Cancer drugs stop working when malignant cells develop molecular changes that allow them to evade the drugs’ effects. As a result, cancer treatment typically requires multiple phases, where patients start with the standard of care and then move onto second-, third-, or even fourth-line therapies as their cancer outsmarts each drug.
The problem with this approach is that it’s reactive. It requires waiting for cancers to develop mutations or other resistance mechanisms to sidestep each drug and tackling those mechanisms as they come. But what if doctors could instead combine multiple drugs into one treatment, such as a pill, that would head off any and all resistance mechanisms a cancer might develop?
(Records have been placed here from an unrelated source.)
## config.mk

```make
export PLATFORM = sky130hd
export DESIGN_NAME = adts_frame_sync_core
export DESIGN_NICKNAME = d
export VERILOG_FILES = /design/src/rtl/afs_pkg.sv /design/src/rtl/afs_in_stage.sv /design/src/rtl/afs_parser.sv /design/src/rtl/afs_out_stage.sv /design/src/rtl/adts_frame_sync_core.sv
export SDC_FILE = /design/constraint.sdc
export NUM_CORES = 1
export LEC_CHECK = 0
export ABC_AREA = 1
export BUFFER_PORTS_ARGS = -buffer_cell sky130_fd_sc_hd__buf_2
export CORE_UTILIZATION = 45
export CTS_CLUSTER_DIAMETER = 30
export DETAILED_ROUTE_END_ITERATION = 8
export GPL_TIMING_DRIVEN = 0
export HOLD_SLACK_MARGIN = 0.05
export SKIP_LAST_GASP = 1
export SLEW_MARGIN = 20
export SYNTH_ARGS = -nofsm -noshare
export SYNTH_HDL_FRONTEND = slang
export SYNTH_SLANG_ARGS = --single-unit
```

## constraint.sdc

```tcl
create_clock -name clk -period 9.5 [get_ports clk]
set_input_delay 1.9 -clock clk [delete_from_list [all_inputs] [get_ports clk]]
set_output_delay 1.9 -clock clk [all_outputs]
set_load 0.02 [all_outputs]
```

## src/rtl/afs_pkg.sv

```systemverilog
`timescale 1ns / 1ps
// ----------------------------------------------------------------------------
// afs_pkg
// Shared types, constants and rate tables for the ADTS frame sync block.
// ----------------------------------------------------------------------------
package afs_pkg;

  localparam int OFFSET_BITS = 16;
  localparam logic [OFFSET_BITS-1:0] OFFSET_MAX = {OFFSET_BITS{1'b1}};

  localparam int HDR_BITS  = 56;
  localparam int FLEN_LSB  = 13;
  localparam int CHCFG_LSB = 30;
  localparam int IDX_LSB   = 34;
  localparam int PABS_BIT  = 40;

  localparam logic [12:0] HDR_LEN_NOCRC = 13'd7;
  localparam logic [12:0] HDR_LEN_CRC   = 13'd9;
  localparam logic [12:0] SYNC_BYTES    = 13'd2;
  localparam logic [7:0]  BYTE_FF       = 8'hFF;
  localparam logic [3:0]  SYNC_NIBBLE   = 4'hF;

  typedef struct packed {
    logic [7:0]  es_byte;
    logic        unit_start;
    logic        stamp_valid;
    logic [62:0] stamp_value;
  } afs_in_t;

  typedef struct packed {
    logic [12:0] frame_length;
    logic [2:0]  channel_config;
    logic [3:0]  rate_index;
    logic [16:0] sample_rate_hz;
    logic [13:0] frame_ticks;
    logic [62:0] frame_stamp;
    logic        has_crc;
    logic [15:0] frame_offset;
  } afs_out_t;

  function automatic logic [16:0] rate_hz(input logic [3:0] idx);
    logic [16:0] r;
    case (idx)
      4'd0:    r = 17'd96000;
      4'd1:    r = 17'd88200;
      4'd2:    r = 17'd64000;
      4'd3:    r = 17'd48000;
      4'd4:    r = 17'd44100;
      4'd5:    r = 17'd32000;
      4'd6:    r = 17'd24000;
      4'd7:    r = 17'd22050;
      4'd8:    r = 17'd16000;
      4'd9:    r = 17'd12000;
      4'd10:   r = 17'd11025;
      4'd11:   r = 17'd8000;
      4'd12:   r = 17'd7350;
      default: r = 17'd0;
    endcase
    return r;
  endfunction

  // Duration of 1024 samples in 90 kHz ticks, rounded down.
  function automatic logic [13:0] rate_ticks(input logic [3:0] idx);
    logic [13:0] t;
    case (idx)
      4'd0:    t = 14'd960;
      4'd1:    t = 14'd1044;
      4'd2:    t = 14'd1440;
      4'd3:    t = 14'd1920;
      4'd4:    t = 14'd2089;
      4'd5:    t = 14'd2880;
      4'd6:    t = 14'd3840;
      4'd7:    t = 14'd4179;
      4'd8:    t = 14'd5760;
      4'd9:    t = 14'd7680;
      4'd10:   t = 14'd8359;
      4'd11:   t = 14'd11520;
      4'd12:   t = 14'd12538;
      default: t = 14'd0;
    endcase
    return t;
  endfunction

endpackage

```

## src/rtl/afs_in_stage.sv

```systemverilog
`timescale 1ns / 1ps
// ----------------------------------------------------------------------------
// afs_in_stage
// Input register that holds one stream byte until the parser consumes it.
// ----------------------------------------------------------------------------
module afs_in_stage (
  input  logic             clk,
  input  logic             rst_n,
  input  logic             in_valid,
  output logic             in_stall,
  input  afs_pkg::afs_in_t in_data,
  input  logic             adv,
  output logic             item_vld,
  output afs_pkg::afs_in_t item
);
  import afs_pkg::*;

  logic    vld_r;
  logic    vld_nxt;
  afs_in_t item_r;

  assign in_stall = vld_r && !adv;
  assign vld_nxt  = in_stall ? vld_r : in_valid;
  assign item_vld = vld_r;
  assign item     = item_r;

  always_ff @(posedge clk) begin
    if (!rst_n) begin
      vld_r <= 1'b0;
    end else begin
      vld_r <= vld_nxt;
    end
  end

  always_ff @(posedge clk) begin
    if (!in_stall && in_valid) begin
      item_r <= in_data;
    end
  end

endmodule

```

## src/rtl/afs_parser.sv

```systemverilog
`timescale 1ns / 1ps
// ----------------------------------------------------------------------------
// afs_parser
// Sync search, header capture, frame byte count and timestamp update.
// ----------------------------------------------------------------------------
module afs_parser (
  input  logic              clk,
  input  logic              rst_n,
  input  logic              proc_en,
  input  afs_pkg::afs_in_t  item,
  output logic              res_vld,
  output afs_pkg::afs_out_t res
);
  import afs_pkg::*;

  typedef enum logic [2:0] {
    PH_SEARCH = 3'b001,
    PH_HEADER = 3'b010,
    PH_BODY   = 3'b100
  } phase_t;

  logic                   started_r, started_nxt;
  phase_t                 phase_r, phase_nxt;
  logic                   prev_ff_r, prev_ff_nxt;
  logic [HDR_BITS-1:0]    hdr_r, hdr_nxt;
  logic [12:0]            bif_r, bif_nxt;
  logic [13:0]            dur_r, dur_nxt;
  logic [62:0]            stamp_r, stamp_nxt;
  logic [OFFSET_BITS-1:0] ucount_r, ucount_nxt;
  logic [OFFSET_BITS-1:0] sync_off_r, sync_off_nxt;

  logic [OFFSET_BITS-1:0] here;
  logic [12:0]            flen;
  logic [12:0]            hlen;
  logic [3:0]             idx;
  logic [16:0]            rate;
  logic                   body_chk;

  always_comb begin
    started_nxt  = started_r;
    phase_nxt    = phase_r;
    prev_ff_nxt  = prev_ff_r;
    hdr_nxt      = hdr_r;
    bif_nxt      = bif_r;
    dur_nxt      = dur_r;
    stamp_nxt    = stamp_r;
    ucount_nxt   = ucount_r;
    sync_off_nxt = sync_off_r;
    res_vld      = 1'b0;
    res          = '0;
    here         = ucount_r;
    flen         = hdr_r[FLEN_LSB +: 13];
    hlen         = HDR_LEN_CRC;
    idx          = hdr_r[IDX_LSB +: 4];
    rate         = '0;
    body_chk     = 1'b0;

    if (proc_en) begin
      if (item.unit_start) begin
        started_nxt = 1'b1;
        phase_nxt   = PH_SEARCH;
        prev_ff_nxt = 1'b0;
        hdr_nxt     = '0;
        bif_nxt     = '0;
        ucount_nxt  = '0;
        if (item.stamp_valid) begin
          stamp_nxt = item.stamp_value;
        end
      end

      if (started_nxt) begin
        here = ucount_nxt;
        if (ucount_nxt != OFFSET_MAX) begin
          ucount_nxt = ucount_nxt + 1'b1;
        end

        case (phase_nxt)
          PH_HEADER, PH_BODY: begin
            bif_nxt  = bif_nxt + 13'd1;
            body_chk = 1'b1;
            if (phase_nxt == PH_HEADER) begin
              hdr_nxt = {hdr_nxt[HDR_BITS-9:0], item.es_byte};
              flen    = hdr_nxt[FLEN_LSB +: 13];
              hlen    = hdr_nxt[PABS_BIT] ? HDR_LEN_NOCRC : HDR_LEN_CRC;
              if (bif_nxt < HDR_LEN_NOCRC) begin
                body_chk = 1'b0;
              end else if (flen < hlen) begin
                // A length shorter than the header drops it and resumes the search.
                phase_nxt   = PH_SEARCH;
                prev_ff_nxt = 1'b0;
                bif_nxt     = '0;
                body_chk    = 1'b0;
              end else begin
                phase_nxt = PH_BODY;
              end
            end
            flen = hdr_nxt[FLEN_LSB +: 13];
            idx  = hdr_nxt[IDX_LSB +: 4];
            if (body_chk && (bif_nxt >= flen)) begin
              rate = rate_hz(idx);
              if (rate != 17'd0) begin
                dur_nxt = rate_ticks(idx);
              end
              res.frame_length   = flen;
              res.channel_config = hdr_nxt[CHCFG_LSB +: 3];
              res.rate_index     = idx;
              res.sample_rate_hz = rate;
              res.frame_ticks    = dur_nxt;
              res.frame_stamp    = stamp_nxt;
              res.has_crc        = !hdr_nxt[PABS_BIT];
              res.frame_offset   = 16'(sync_off_r);
              res_vld            = 1'b1;
              stamp_nxt          = stamp_nxt + 63'(dur_nxt);
              phase_nxt          = PH_SEARCH;
              prev_ff_nxt        = 1'b0;
              bif_nxt            = '0;
            end
          end
          default: begin
            phase_nxt = PH_SEARCH;
            if (prev_ff_nxt && (item.es_byte[7:4] == SYNC_NIBBLE)) begin
              hdr_nxt     = {{(HDR_BITS-16){1'b0}}, BYTE_FF, item.es_byte};
              bif_nxt     = SYNC_BYTES;
              phase_nxt   = PH_HEADER;
              prev_ff_nxt = 1'b0;
            end else begin
              prev_ff_nxt = (item.es_byte == BYTE_FF);
              if (prev_ff_nxt) begin
                sync_off_nxt = here;
              end
            end
          end
        endcase
      end
    end
  end

  always_ff @(posedge clk) begin
    if (!rst_n) begin
      started_r  <= 1'b0;
      phase_r    <= PH_SEARCH;
      prev_ff_r  <= 1'b0;
      hdr_r      <= '0;
      bif_r      <= '0;
      dur_r      <= '0;
      stamp_r    <= '0;
      ucount_r   <= '0;
      sync_off_r <= '0;
    end else begin
      started_r  <= started_nxt;
      phase_r    <= phase_nxt;
      prev_ff_r  <= prev_ff_nxt;
      hdr_r      <= hdr_nxt;
      bif_r      <= bif_nxt;
      dur_r      <= dur_nxt;
      stamp_r    <= stamp_nxt;
      ucount_r   <= ucount_nxt;
      sync_off_r <= sync_off_nxt;
    end
  end

endmodule

```

## src/rtl/afs_out_stage.sv

```systemverilog
`timescale 1ns / 1ps
// ----------------------------------------------------------------------------
// afs_out_stage
// Result register that holds a frame descriptor until it is taken.
// ----------------------------------------------------------------------------
module afs_out_stage (
  input  logic              clk,
  input  logic              rst_n,
  input  logic              res_vld,
  input  afs_pkg::afs_out_t res,
  output logic              adv,
  output logic              out_valid,
  input  logic              out_stall,
  output afs_pkg::afs_out_t out_data
);
  import afs_pkg::*;

  logic     vld_r;
  logic     vld_nxt;
  afs_out_t data_r;

  assign adv       = !vld_r || !out_stall;
  assign vld_nxt   = adv ? res_vld : vld_r;
  assign out_valid = vld_r;
  assign out_data  = data_r;

  always_ff @(posedge clk) begin
    if (!rst_n) begin
      vld_r <= 1'b0;
    end else begin
      vld_r <= vld_nxt;
    end
  end

  always_ff @(posedge clk) begin
    if (adv && res_vld) begin
      data_r <= res;
    end
  end

endmodule

```

## src/rtl/adts_frame_sync_core.sv

```systemverilog
`timescale 1ns / 1ps
// Path: a frame's last byte passes from the input register through the parser into the result register.
// Throughput: one stream byte per cycle, set by the single-pass parser update between
// the input register and the result register; a stalled result holds the input register.
// Reset: synchronous active-low rst_n clears the parser state and both valid flags at once.
// ----------------------------------------------------------------------------
// adts_frame_sync_core
// ADTS frame header parser and framer producing one descriptor per frame.
// ----------------------------------------------------------------------------
module adts_frame_sync_core (
  input  logic              clk,
  input  logic              rst_n,
  input  logic              in_valid,
  output logic              in_stall,
  input  afs_pkg::afs_in_t  in_data,
  output logic              out_valid,
  input  logic              out_stall,
  output afs_pkg::afs_out_t out_data
);
  import afs_pkg::*;

  logic     adv;
  logic     item_vld;
  afs_in_t  item;
  logic     res_vld;
  afs_out_t res;

  afs_in_stage u_in_stage (
    .clk      (clk),
    .rst_n    (rst_n),
    .in_valid (in_valid),
    .in_stall (in_stall),
    .in_data  (in_data),
    .adv      (adv),
    .item_vld (item_vld),
    .item     (item)
  );

  afs_parser u_parser (
    .clk     (clk),
    .rst_n   (rst_n),
    .proc_en (item_vld && adv),
    .item    (item),
    .res_vld (res_vld),
    .res     (res)
  );

  afs_out_stage u_out_stage (
    .clk       (clk),
    .rst_n     (rst_n),
    .res_vld   (res_vld),
    .res       (res),
    .adv       (adv),
    .out_valid (out_valid),
    .out_stall (out_stall),
    .out_data  (out_data)
  );

endmodule

```

==> metrics.md, run 1 <==
| Metric | Value |
|---|---|
| Total of endpoints with negative setup slack in the final report | 0 |
| TritonCTS clock tree | yes |
| Mapped Nets | 2,519 |
| Most instantiated cells after synthesis | sky130_fd_sc_hd__nand2_1, sky130_fd_sc_hd__inv_1, sky130_fd_sc_hd__nor2_1 |
| Post-route total power | 5.217 mW |
| Die height | 208.5 um |
| Area share of the leading cell type in the synthesized netlist | 31.94% |
| Die outline area | 43,450 um^2 |
| Biggest area consumer among synthesized cells | sky130_fd_sc_hd__edfxtp_1 |
| Register-to-register path setup slack | 2.75 ns |
| Clock latency at the later pin of the worst-skew pair | 0.62 ns |
| Number of buffer cells added on primary ports | 209 |
| Biggest cell delay along the critical path | 0.56 ns |
| Static leakage | 9.938 nW |
| Critical Path AT | 7.01 ns |
| Via count | 17.91k |
| Most frequent cell after synthesis | sky130_fd_sc_hd__nand2_1 |
| Pin count of the biggest net entering global routing | 79 |
| Diode insertion count for antenna repair | 0 |
| Sum of negative setup slack | 0 ns |
| CP Launch Point | u_in_stage.item[64] |
| Highest clock frequency the design can meet | 0.1482 GHz |
| Initial Utilization | 45.73% |
| CP Data Required Time | 9.76 ns |
| Clock net sink count | 371 |
| Row Count | 75 |
| Overflow left after global routing | 0 |
| Count of routing violations after the opening detailed-route iteration | 1,463 |
| Worst setup path category | reg -> reg |
| Hold path start | u_parser.ucount_r[1] |
| Net switching power | 1.387 mW |
| Cell area after synthesis | 19,180 um^2 |
| Post-detail-place hpwl | 46,700 um |
| Normalized max-slew margin | 36.15% |
| PnR worst setup slack | 2.754 ns |
| Crit start category | flop |
| Slew at the pin with the worst max-slew slack | 0.9578 ns |
| Count of max-cap constraint violations | 0 |
| Count of pins on the block boundary | 210 |
| Overall track demand over capacity in global routing | 28.82% |
| Total count of hold-check failures in the final report | 0 |
| Dominant cell type by count on the critical path | sky130_fd_sc_hd__nand2_1 |
| Number of gates resized after CTS | 0 |
| Worst-path maximum fanout | 78 |
| Share of the cycle needed by the critical path after routing | 71.01% |
| Post-synthesis register bit count | 371 |
| Post-CTS repair timing setup buffer count | 0 |
| Initial antenna violation count | 0 |
| Share of power burned in combinational logic | 8.6% |
| Number of instances in the synthesized netlist | 2,405 |
| Die Wd | 208.5 um |
| Clock root buffer | sky130_fd_sc_hd__clkbuf_16 |
| Fraction of final layout cells with drive strength greater than 1 | 17.73% |
| Number of enable flip-flop cells after synthesis | 204 |
| Post-placement setup slack | 2.851 ns |
| Buf/Inv on CP | 8 |
| Seq/Total Area, Yosys | 49.37% |
| Sequential Power Share | 34.0% |
| Utilization after layout | 57.13% |
| GP Congestion | 0.9466 |
| Number of different library cells in the post-synthesis netlist | 56 |
| CTS Buffer Depth | 3 |
| Top area cells in the synthesized netlist | sky130_fd_sc_hd__edfxtp_1, sky130_fd_sc_hd__dfxtp_1, sky130_fd_sc_hd__nand2_1, sky130_fd_sc_hd__inv_1, sky130_fd_sc_hd__nor2_1 |
| Number of synthesis warnings | 0 |
| Top FF cell, synth | sky130_fd_sc_hd__edfxtp_1 |
| CTS hold repair buffers | 0 |
| Hold/Removal Path Class | reg -> reg |
| Core area | 41,950 um^2 |
| Switching part of the total | 26.59% |
| Detailed-route wire length | 62,870 um |
| Total number of H-tree levels | 3 |
| Clk network pwr share | 57.4% |
| Outcome | finished clean |
| Number of nets in the layout | 2,819 |
| CP max-delay cell | sky130_fd_sc_hd__clkbuf_1 |
| Average detailed-routed wire length per instance | 18.94 um |
| Vias per std cell | 5.396 |
| Total power density per cell area | 217.7 nW/um^2 |
| Crit path max-delay family | buffers and inverters |
| Shortest clock period the worst path allows after layout | 6.746 ns |
| Number of global-route vias before repair | 17.36k |
| Setup repair after global routing missed its margin | false |
| Nature of the critical path endpoint | flop |
| Final ANT Viol Nets | 0 |
| Share of async-settable or async-resettable flops after synthesis | 0% |
| Total clock buffers created by CTS | 87 |
| Wire length of the first global-routing pass | 96,660 um |
| Post-Syn Area per Cell | 7.975 um^2 |
| Final Slew Violations | 0 |
| Worst Clk Skew | 0.02677 ns |
| Total internal power | 3.830 mW |
| Peak supply drop | 0.1451 mV |
| Clock transition at the register clock pins on the worst setup and hold paths after CTS | 0.05 ns |
| Final routed DRC violation total | 0 |
| First-pass iteration count of the detailed router | 6 |
| Start of the worst register-to-register path | u_in_stage.item[64] |
| Signed area change from the synthesized netlist to the final layout | 24.94% |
“We’re focusing on getting the cancer to reveal resistance mechanisms inherent in each cell of the tumor,” said Nick Goldner, Ph.D., CEO and co-founder of resistanceBio, a biotech company working to develop treatments that target resistance.
“Our goal is to identify a therapeutic course that treats a tumor in its current state and as it evolves over time,” Goldner added. “We are looking for multitargeted therapeutics that expose multiple different resistance mechanisms and target susceptibilities all at once.”
The ideal product would be a single treatment that has a fixed ratio of therapeutics, though the company isn’t ruling out the possibility that its treatments may involve some degree of drug cycling, or using multiple medicines sequentially, said Chris Bulow, Ph.D., chief operating officer and co-founder of resistanceBio.
It’s an approach Goldner and Bulow explored in their doctoral research in anti-infective medicine. The same way a reservoir of drug-resistant bacteria might survive a course of antibiotics, a drug-resistant group of cancer cells can persist even as a treatment wipes out other, nonresistant cells in the tumor. These leftover cells can then multiply, unhampered by the initial treatment.
“It comes down to tumor heterogeneity,” Goldner said. Cancer cells aren’t created equal and can have many different genomic or metabolic profiles even within the same tumor.
Beginnings in anti-infectives
Goldner and Bulow started a company called Viosera to focus on treatments for bloodstream infections in 2016. They found their way to Y Combinator in winter 2019 and soon understood their approach could be applied to diseases beyond bacterial infections.
They started cancer-focused resistanceBio in early 2021 and are still involved with Viosera, though the plan is to pass the baton of the anti-infectives company to a new team soon. Along the way, the duo has raised $5.5 million and plans to raise a series A round this year.
The company started its oncology journey by seeking data sets on which to build a model of how tumor drug resistance evolves.
But there was one issue. “It turned out there were not good longitudinal data sets in oncology of how resistance evolves to a single therapy or course of therapy over time, so we created our own system that lets you look at a tumor in a large population of cells with controlled drug exposure,” Bulow said.
Modeling treatment resistance in cancer
ResistanceBio designed a cell culture system, dubbed ResCu, that mimics the size and diversity of human tumors to model how cancer responds to a given drug and finds ways to evade it. It uses computational models to understand how cancers escape each drug and how each individual component of a treatment affects different kinds of cells in the tumor.
With its system, the company can take a drug known to be effective in certain types of cancers and figure out the ways through which those cancers can become resistant to treatment, Goldner said. By doing this, it can generate and characterize this new population of resistant cells.
“We figure out what the weaknesses are that the resistance has created. From there, we screen for ways to overcome that resistance and identify new targets and new therapies that proactively address that resistance mechanism,” he said.
From there, it’s rinse and repeat until there is no longer a drug-resistant group of cells that persists.
“It’s an iterative process to make sure what we put through the clinic is most effective,” Goldner said.
Plans for programs and partnerships
So far, the company has studied targeted therapies in non-small cell lung cancer and colorectal cancer, using its technology to predict the types of resistance mechanisms the tumors will develop. It’s done so with approved medicines as well as those still in development. The company hasn’t yet published the results of those efforts but is working with its scientific advisory board to do so.
“The ResCu platform is fairly mature and we’re in the process of automating it. We’ve gotten two potential assets out of it, targeting non-small cell lung cancer and colorectal cancer and we are exploring potential partnering opportunities for those assets,” Goldner said.
There are two ways the company could collaborate with biotech and pharma companies, he added. A potential partner could bring its own targets or treatments, and resistanceBio could help it understand the resistance profile of the tumor and help improve or develop a treatment. Alternatively, a partner could pick up the ball on developing an asset resistanceBio has already identified.
ResistanceBio is working to automate its system so it can scale up its work more quickly. In the near term, it wants to work with pharma companies to help them with new assets as well as those already in the clinic.
Eventually, the company wants to move earlier in the development process so oncology drug developers are thinking about resistance profiling from the get-go. In the long term, the company aims to become a partner on “virtually any therapeutic being developed for targeted therapy in cancer,” Goldner said.